Aug 24, 2016
Test your knowledge of breast cancer and geriatric oncology to assist your preparations for Board examinations with questions from a past edition of ASCO-SEP®, ASCO’s self-evaluation program in oncology.
The new fifth edition of ASCO-SEP is available for purchase in the ASCO University® bookstore. Featuring 21 updated chapters and more than 180 new self-assessment questions in the book, as well as a 120-question comprehensive mock exam online, this resource is perfect for Board preparation, and can be used to earn Maintenance of Certification and Continuing Medical Education credit. Visit ASCO University for information about the latest edition of ASCO-SEP and other self-assessment resources.
Correct answers, rationales, and suggested reading are listed at the bottom of the page.
1. A healthy, asymptomatic 56-year-old woman is diagnosed with a 1.9-cm invasive ductal carcinoma with lymphovascular involvement and two negative sentinel nodes. It is ER-negative, PR-negative, and HER2-positive. Prior to initiating adjuvant systemic therapy, you recommend the following tests:
- An ECHO cardiogram, bone scan and CT of the chest, abdomen and pelvis
- An ECHO cardiogram and PET/CT
- An ECHO cardiogram
- An ECHO cardiogram, PET/CT and MRI of the brain
2. A 74-year-old man presents with left cervical adenopathy and drenching night sweats over a duration of 3 months. He has lost 20 lbs over the past 3 weeks. The patient undergoes an excisional left supraclavicular lymph node biopsy and this confirms a diffuse large B-cell lymphoma that is CD20+. Positron emission tomography scan reveals activity in the mediastinum and para-aortic lymph nodes. A bone marrow biopsy is negative for lymphomatous involvement. Laboratory studies indicate his WBC is 7.3 K/µL, his hemoglobin is 12.0 g/dL, and his platelet count is 175,000 K/µL. Lactate dehydrogenase is 450 µL. Creatinine is 0.8 mg/dL. The patient is very functional, independent, and has no comorbidities. He plays golf twice weekly and is very keen on preserving his quality of life.
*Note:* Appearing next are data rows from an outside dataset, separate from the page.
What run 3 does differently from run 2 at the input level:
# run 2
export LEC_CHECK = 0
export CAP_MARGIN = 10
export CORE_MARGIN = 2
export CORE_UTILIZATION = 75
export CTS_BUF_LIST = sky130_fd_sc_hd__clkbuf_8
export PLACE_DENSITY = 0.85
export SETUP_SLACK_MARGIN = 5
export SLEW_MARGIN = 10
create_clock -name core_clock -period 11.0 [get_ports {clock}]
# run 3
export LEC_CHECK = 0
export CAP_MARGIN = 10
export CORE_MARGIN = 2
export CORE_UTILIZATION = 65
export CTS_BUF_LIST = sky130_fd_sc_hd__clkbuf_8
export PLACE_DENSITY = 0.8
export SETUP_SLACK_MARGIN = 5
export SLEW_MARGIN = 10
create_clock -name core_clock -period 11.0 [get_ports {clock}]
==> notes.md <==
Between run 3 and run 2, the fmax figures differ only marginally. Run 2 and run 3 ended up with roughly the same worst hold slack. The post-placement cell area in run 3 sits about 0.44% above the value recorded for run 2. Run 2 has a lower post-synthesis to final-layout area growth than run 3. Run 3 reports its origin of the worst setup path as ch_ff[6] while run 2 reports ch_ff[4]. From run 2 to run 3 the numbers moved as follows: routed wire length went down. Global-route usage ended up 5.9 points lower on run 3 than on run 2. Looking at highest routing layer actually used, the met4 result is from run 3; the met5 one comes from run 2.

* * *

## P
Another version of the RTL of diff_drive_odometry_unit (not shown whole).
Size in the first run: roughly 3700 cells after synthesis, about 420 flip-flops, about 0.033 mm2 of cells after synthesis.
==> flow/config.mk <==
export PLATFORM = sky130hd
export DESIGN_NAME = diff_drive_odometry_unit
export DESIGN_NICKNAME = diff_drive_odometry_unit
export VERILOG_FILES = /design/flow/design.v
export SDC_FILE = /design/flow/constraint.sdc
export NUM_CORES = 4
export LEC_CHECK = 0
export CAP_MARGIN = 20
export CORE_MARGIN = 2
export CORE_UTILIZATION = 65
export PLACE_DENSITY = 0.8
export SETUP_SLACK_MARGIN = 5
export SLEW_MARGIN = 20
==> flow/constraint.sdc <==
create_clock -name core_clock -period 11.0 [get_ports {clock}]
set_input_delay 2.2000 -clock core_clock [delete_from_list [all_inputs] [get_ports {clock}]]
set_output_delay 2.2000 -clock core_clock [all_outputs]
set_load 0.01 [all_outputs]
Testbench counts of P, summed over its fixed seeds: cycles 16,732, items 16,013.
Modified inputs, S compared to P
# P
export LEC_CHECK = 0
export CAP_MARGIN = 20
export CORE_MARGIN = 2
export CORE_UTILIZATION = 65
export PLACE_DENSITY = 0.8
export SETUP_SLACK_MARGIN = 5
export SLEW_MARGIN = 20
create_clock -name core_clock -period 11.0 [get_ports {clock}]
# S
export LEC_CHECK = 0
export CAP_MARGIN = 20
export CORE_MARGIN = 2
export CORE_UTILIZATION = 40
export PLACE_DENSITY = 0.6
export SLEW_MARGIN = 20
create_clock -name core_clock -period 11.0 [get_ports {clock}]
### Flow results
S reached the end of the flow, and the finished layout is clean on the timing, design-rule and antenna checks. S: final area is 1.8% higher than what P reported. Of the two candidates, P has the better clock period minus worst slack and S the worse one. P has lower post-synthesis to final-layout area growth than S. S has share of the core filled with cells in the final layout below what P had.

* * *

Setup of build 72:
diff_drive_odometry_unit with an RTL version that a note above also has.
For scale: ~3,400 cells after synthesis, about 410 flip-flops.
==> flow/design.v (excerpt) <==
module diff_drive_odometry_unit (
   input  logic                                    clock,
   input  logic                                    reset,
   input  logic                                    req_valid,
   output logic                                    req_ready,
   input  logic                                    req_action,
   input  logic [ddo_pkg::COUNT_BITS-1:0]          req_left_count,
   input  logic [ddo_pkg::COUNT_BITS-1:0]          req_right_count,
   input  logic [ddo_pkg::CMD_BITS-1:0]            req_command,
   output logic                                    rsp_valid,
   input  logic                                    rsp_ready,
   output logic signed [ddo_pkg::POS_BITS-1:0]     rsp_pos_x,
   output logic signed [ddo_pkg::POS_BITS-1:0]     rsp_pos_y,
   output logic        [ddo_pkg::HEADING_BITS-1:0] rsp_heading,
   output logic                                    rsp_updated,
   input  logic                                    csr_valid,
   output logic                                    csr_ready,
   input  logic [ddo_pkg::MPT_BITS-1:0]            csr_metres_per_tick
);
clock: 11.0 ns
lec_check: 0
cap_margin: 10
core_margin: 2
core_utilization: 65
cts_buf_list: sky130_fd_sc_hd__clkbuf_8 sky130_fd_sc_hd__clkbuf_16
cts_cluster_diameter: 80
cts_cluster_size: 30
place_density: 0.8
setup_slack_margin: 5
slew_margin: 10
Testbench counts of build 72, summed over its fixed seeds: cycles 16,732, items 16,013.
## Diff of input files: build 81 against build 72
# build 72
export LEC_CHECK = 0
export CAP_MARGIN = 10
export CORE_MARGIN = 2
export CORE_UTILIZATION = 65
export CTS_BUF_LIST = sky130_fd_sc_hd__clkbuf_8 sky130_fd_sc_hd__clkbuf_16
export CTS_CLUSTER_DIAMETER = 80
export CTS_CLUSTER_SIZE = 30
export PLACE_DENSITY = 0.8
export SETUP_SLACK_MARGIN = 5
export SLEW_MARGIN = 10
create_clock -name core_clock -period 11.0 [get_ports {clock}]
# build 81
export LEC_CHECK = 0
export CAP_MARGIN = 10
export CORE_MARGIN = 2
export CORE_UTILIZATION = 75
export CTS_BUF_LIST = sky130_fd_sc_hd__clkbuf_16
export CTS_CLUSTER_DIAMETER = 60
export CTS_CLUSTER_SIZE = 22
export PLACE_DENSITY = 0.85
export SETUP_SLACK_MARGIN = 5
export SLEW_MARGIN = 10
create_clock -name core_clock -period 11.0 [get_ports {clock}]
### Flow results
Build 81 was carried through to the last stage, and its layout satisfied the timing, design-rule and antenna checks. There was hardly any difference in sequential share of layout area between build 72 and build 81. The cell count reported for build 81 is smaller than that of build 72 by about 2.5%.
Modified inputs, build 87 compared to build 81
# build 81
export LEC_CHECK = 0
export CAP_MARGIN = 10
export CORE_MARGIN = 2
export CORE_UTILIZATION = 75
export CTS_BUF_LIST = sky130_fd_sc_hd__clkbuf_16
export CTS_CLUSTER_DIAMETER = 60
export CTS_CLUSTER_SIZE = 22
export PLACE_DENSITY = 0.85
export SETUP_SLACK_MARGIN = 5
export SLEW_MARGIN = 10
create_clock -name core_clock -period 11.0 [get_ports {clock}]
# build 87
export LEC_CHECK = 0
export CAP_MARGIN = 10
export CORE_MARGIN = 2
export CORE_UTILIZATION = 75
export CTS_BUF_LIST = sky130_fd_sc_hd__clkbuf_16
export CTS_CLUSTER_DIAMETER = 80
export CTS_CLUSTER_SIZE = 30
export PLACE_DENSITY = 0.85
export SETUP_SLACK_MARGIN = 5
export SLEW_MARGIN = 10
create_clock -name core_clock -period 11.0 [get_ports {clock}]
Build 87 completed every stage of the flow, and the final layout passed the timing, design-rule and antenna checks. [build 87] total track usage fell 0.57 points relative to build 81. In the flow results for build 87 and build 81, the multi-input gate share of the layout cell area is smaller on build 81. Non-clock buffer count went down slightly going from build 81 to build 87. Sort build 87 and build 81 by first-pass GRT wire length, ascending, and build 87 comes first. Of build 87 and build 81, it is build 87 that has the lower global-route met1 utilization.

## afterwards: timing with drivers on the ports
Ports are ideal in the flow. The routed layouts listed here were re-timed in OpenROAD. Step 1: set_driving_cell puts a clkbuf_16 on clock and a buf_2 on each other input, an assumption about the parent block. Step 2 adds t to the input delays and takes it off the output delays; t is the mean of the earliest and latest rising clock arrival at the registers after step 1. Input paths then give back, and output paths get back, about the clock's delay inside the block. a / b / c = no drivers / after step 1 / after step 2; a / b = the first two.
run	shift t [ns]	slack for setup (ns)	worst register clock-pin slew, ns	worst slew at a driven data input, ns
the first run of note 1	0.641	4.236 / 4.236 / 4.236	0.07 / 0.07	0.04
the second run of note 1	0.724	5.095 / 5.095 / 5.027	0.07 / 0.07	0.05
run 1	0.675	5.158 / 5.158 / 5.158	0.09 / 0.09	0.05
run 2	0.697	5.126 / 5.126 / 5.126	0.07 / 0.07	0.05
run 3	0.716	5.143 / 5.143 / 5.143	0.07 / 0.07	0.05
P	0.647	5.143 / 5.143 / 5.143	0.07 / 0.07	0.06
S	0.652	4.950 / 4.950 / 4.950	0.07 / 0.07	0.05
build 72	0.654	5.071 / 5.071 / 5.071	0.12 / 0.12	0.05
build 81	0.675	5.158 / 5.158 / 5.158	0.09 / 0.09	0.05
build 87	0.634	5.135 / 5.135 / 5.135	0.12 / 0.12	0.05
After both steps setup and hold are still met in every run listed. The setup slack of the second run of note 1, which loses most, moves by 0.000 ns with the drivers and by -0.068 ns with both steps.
What follows belongs to an exercise in optimizing a design on an open flow for small area; a production flow would make more cautious choices.
In this exercise RTL edits were held to simulation tests only and were not proved equivalent to the original.
Power figures rest on the tool's default switching activity, not on a simulated workload.

==> design/flow/design.v <==
`timescale 1ns/1ns
package pi_pkg;
  localparam int adc_wid = 18;                        
  localparam int err_wid = adc_wid + 1;               
  localparam int consts_wid  = 48;
  localparam int consts_frac = 33;
  localparam int mul_wid     = consts_wid + err_wid;  
  localparam int sum_wid     = mul_wid + 1;           
  localparam int dac_data_wid  = 20;
  localparam int dac_frame_wid = 24;
  localparam logic [3:0] dac_code = 4'b0010;          
  localparam int keep_frac = dac_data_wid - adc_wid;  
  localparam int delay_wid = 16;                      
  typedef enum logic [2:0] {
    idle,    
    delay,   
    adc,     
    mul,     
    dac      
  } loop_state_t;
  typedef struct packed {
    logic signed [adc_wid-1:0]    setpt;   
    logic signed [consts_wid-1:0] alpha;   
    logic signed [consts_wid-1:0] p;
    logic [delay_wid-1:0]         delay;
  } loop_cfg_t;
  typedef struct packed {
    logic signed [err_wid-1:0] err_cur;
    logic signed [sum_wid-1:0] adj;    
  } loop_status_t;
endpackage
`timescale 1ns/1ns
module pi_loop_top (
  input  logic                 clk,
  input  logic                 rst_n,
  input  logic                 arm,
  input  logic signed [17:0]   cfg_setpt,    
  input  logic signed [47:0]   cfg_alpha,    
  input  logic signed [47:0]   cfg_p,        
  input  logic [15:0]          cfg_delay,    
  output logic                 adc_sck,
  output logic                 adc_conv,
  input  logic                 adc_in,
  output logic                 dac_sck,
  output logic                 dac_ss,
  output logic                 dac_out,
  output logic signed [18:0]   status_err_cur,
  output logic signed [67:0]   status_adj
);
  localparam logic [1:0] s_idle = 2'd0, s_dly = 2'd1, s_run = 2'd2, s_dac = 2'd3;
  logic [1:0]  st;
  logic        cap, clr;           
  logic [15:0] n;                  
  wire idle = (st == s_idle);
  wire dly  = (st == s_dly);
  wire run  = (st == s_run);       
  wire dacp = (st == s_dac);       
  wire [6:0] n7 = n[6:0];
  wire [7:0] n8 = n[7:0];
  wire tdone   = dly && !cap && (&n[15:1]);  
  wire run_end = run && (n7 == 7'd96);
  wire dac_end = dacp && (n8 == 8'd192);
  always_ff @(posedge clk) begin
    if (!rst_n) begin
      st  <= s_idle;
      cap <= 1'b0;
      clr <= 1'b0;
    end else begin
      cap <= idle && arm;
      clr <= idle && !arm;
      case (st)
        s_idle:  if (arm) st <= s_dly;
        s_dly:   if (tdone) st <= s_run;
        s_run:   if (run_end) st <= s_dac;
        default: if (dac_end) st <= s_idle;
      endcase
    end
  end
  always_ff @(posedge clk) begin
    if (cap) n <= ~{cfg_delay[15:1], cfg_delay[0] | ~|cfg_delay};  
    else if (run_end) n <= '0;
    else n <= n + 1'b1;
  end
  logic signed [47:0] alpha_q, p_q;
  logic [18:0]        ws;          
  logic               tbit;        
  logic signed [18:0] err_q;
  logic signed [67:0] adj_q;
  logic               epz;         
  always_ff @(posedge clk) begin
    if (cap) begin
      alpha_q <= cfg_alpha;
      p_q     <= cfg_p;
    end
  end
  wire       samp  = run && (n7[1:0] == 2'd3) && (n7 <= 7'd71);
  wire [4:0] kb    = n7[6:2];      
  wire       t_new = ws[18];
  wire       nz    = adc_in ^ t_new;
  wire       dneg  = nz && ((kb == 5'd0) ? adc_in : t_new);
  logic [18:0] ws_next;
  always_comb begin
    logic bw;
    bw = dneg;
    ws_next[0] = nz;
    for (int b = 0; b < 18; b++) begin
      ws_next[b+1] = ws[b] ^ bw;
      bw = bw && !ws[b];
    end
  end
  always_ff @(posedge clk) begin
    if (cap) ws <= {cfg_setpt, 1'b1};
    else if (samp) ws <= ws_next;
    if (samp) tbit <= t_new;
  end
  always_ff @(posedge clk) begin
    if (run && n7 == 7'd75) err_q <= {~ws[18], ws[17:0]};
  end
  assign adc_conv = run && (n7 <= 7'd1);
  assign adc_sck  = run && !n7[1] && (n7 >= 7'd4) && (n7 <= 7'd73);
  logic [67:0] qr;                 
  logic        msb, c1, c2;        
  wire       act   = run && (n7 <= 7'd75);
  wire [1:0] j     = n7[1:0];
  wire [4:0] i     = n7[6:2];      
  wire       first = (i == 5'd0);
  logic ep_b, a_b;
  always_comb begin
    ep_b = 1'b0; a_b = 1'b0;
    for (int k = 0; k <= 18; k++) begin
      if (i == k[4:0]) begin
        if (k >= 1) a_b = adj_q[18-k];
        ep_b = err_q[18-k];
      end
    end
  end
  wire aen  = !first && ws[0];      
  wire aneg = tbit ^ (i == 5'd1);
  wire pen  = ep_b && !epz;
  wire pneg = !first;
  wire [67:0] alpha_x = {{20{alpha_q[47]}}, alpha_q};
  wire [67:0] p_x     = {{20{p_q[47]}}, p_q};
  wire [67:0] ash_x   = {18'd0, adj_q[67:18]};
  logic [16:0] ach, pch, shch;
  always_comb begin
    case (j)
      2'd0: begin ach = alpha_x[16:0];  pch = p_x[16:0];  shch = ash_x[16:0];  end
      2'd1: begin ach = alpha_x[33:17]; pch = p_x[33:17]; shch = ash_x[33:17]; end
      2'd2: begin ach = alpha_x[50:34]; pch = p_x[50:34]; shch = ash_x[50:34]; end
      default: begin ach = alpha_x[67:51]; pch = p_x[67:51]; shch = ash_x[67:51]; end
    endcase
  end
  wire [16:0] u = first ? shch : {qr[15:0], (j == 2'd0) ? a_b : msb};
  wire [16:0] v = aen ? (ach ^ {17{aneg}}) : 17'd0;
  wire [16:0] w = pen ? (pch ^ {17{pneg}}) : 17'd0;
  wire [16:0] cs = u ^ v ^ w;
  wire [16:0] cc = (u & v) | (u & w) | (v & w);
  wire        k1 = (j == 2'd0) ? (aen & aneg) : c1;
  wire        k2 = (j == 2'd0) ? (pen & pneg) : c2;
  wire [17:0] r  = {1'b0, cs} + {1'b0, cc[15:0], k1} + {17'd0, k2};
  always_ff @(posedge clk) begin
    msb <= qr[16];
    c1  <= cc[16];
    c2  <= r[17];
    qr  <= {act ? r[16:0] : qr[16:0], qr[67:17]};
  end
  always_ff @(posedge clk) begin
    if (!rst_n || clr) begin
      adj_q <= '0;
      epz   <= 1'b1;
    end else if (run && n7 == 7'd95) begin
      adj_q <= {qr[16:0], qr[67:51], qr[50:34], qr[33:17]};
      epz   <= 1'b0;
    end
  end
  wire [36:0] rt   = adj_q[67:31];
  wire        fits = (&rt[36:19]) || !(|rt[36:19]);
  wire [19:0] dac_val = fits ? rt[19:0] : (rt[36] ? 20'h80000 : 20'h7ffff);
  wire [23:0] frame = {4'b0010, dac_val};
  logic [31:0] frame_msb;          
  always_comb begin
    frame_msb = '0;
    for (int k = 0; k < 24; k++) frame_msb[k] = frame[23-k];
  end
  assign dac_out = frame_msb[n8[7:3]];
  assign dac_ss  = !(dacp && (n8 < 8'd192));
  assign dac_sck = dacp && (n8 < 8'd192) && n8[2];
  assign status_err_cur = err_q;
  assign status_adj     = adj_q;
endmodule
Source: an optimization exercise on an open RTL-to-GDS flow (aim: small area, a short achievable clock period and few clock cycles per item). Production flows keep margins and buffers that such runs may drop.
Where RTL was checked, it was by simulation tests only, not by an equivalence proof against the original.
For runs 2 to 5, only the layout was checked, not whether the RTL still works.
Power figures rest on the tool's default switching activity, not on a simulated workload.

===== run.sh =====
#!/bin/bash
# synth_recipe.tcl (not shown) runs the flow's synth.tcl, then flattens the netlist and writes it again
# the make line also repeats each setting of config.mk as NAME=value (left out here)
make -C /OpenROAD-flow-scripts/flow DESIGN_CONFIG=/design/flow/config.mk WORK_HOME=/design/flow/orfs CLKGATE_MAP_FILE= SYNTH_SCRIPT=/design/flow/synth_recipe.tcl finish

===== config.mk =====
export PLATFORM = sky130hd
export DESIGN_NAME = sprite_line_engine
export DESIGN_NICKNAME = sprite_line_engine
export VERILOG_FILES = /design/flow/design.v
export SDC_FILE = /design/flow/constraint.sdc
export NUM_CORES = 4
export LEC_CHECK = 0
export CAP_MARGIN = 20
export CORE_MARGIN = 2
export CORE_UTILIZATION = 40
export PLACE_DENSITY = 0.6
export SLEW_MARGIN = 20

===== constraint.sdc =====
create_clock -name core_clock -period 10.0 [get_ports {clk}]
set_input_delay 2.0000 -clock core_clock [delete_from_list [all_inputs] [get_ports {clk}]]
set_output_delay 2.0000 -clock core_clock [all_outputs]
set_load 0.01 [all_outputs]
Which of the following do you recommend?
- Involved field radiation therapy to the left neck
- Cyclophosphamide, doxorubicin, vincristine, and prednisone (CHOP) for six cycles
- Dose-attenuated CHOP plus rituximab for four cycles followed by radiation to the left neck
- CHOP plus rituximab for six cycles
The likelihood of presenting with distant metastasis when diagnosed with stage I disease (T1c, N0) is less than 1%, therefore extensive radiographic studies for staging are not indicated in an asymptomatic patient. Given this patient’s hormone receptor–negative and HER2-positive disease, a trastuzumab-containing regimen should be offered as adjuvant therapy. Trastuzumab carries a risk of congestive heart failure; therefore, baseline ECHO cardiograms are indicated and are repeated during adjuvant treatment.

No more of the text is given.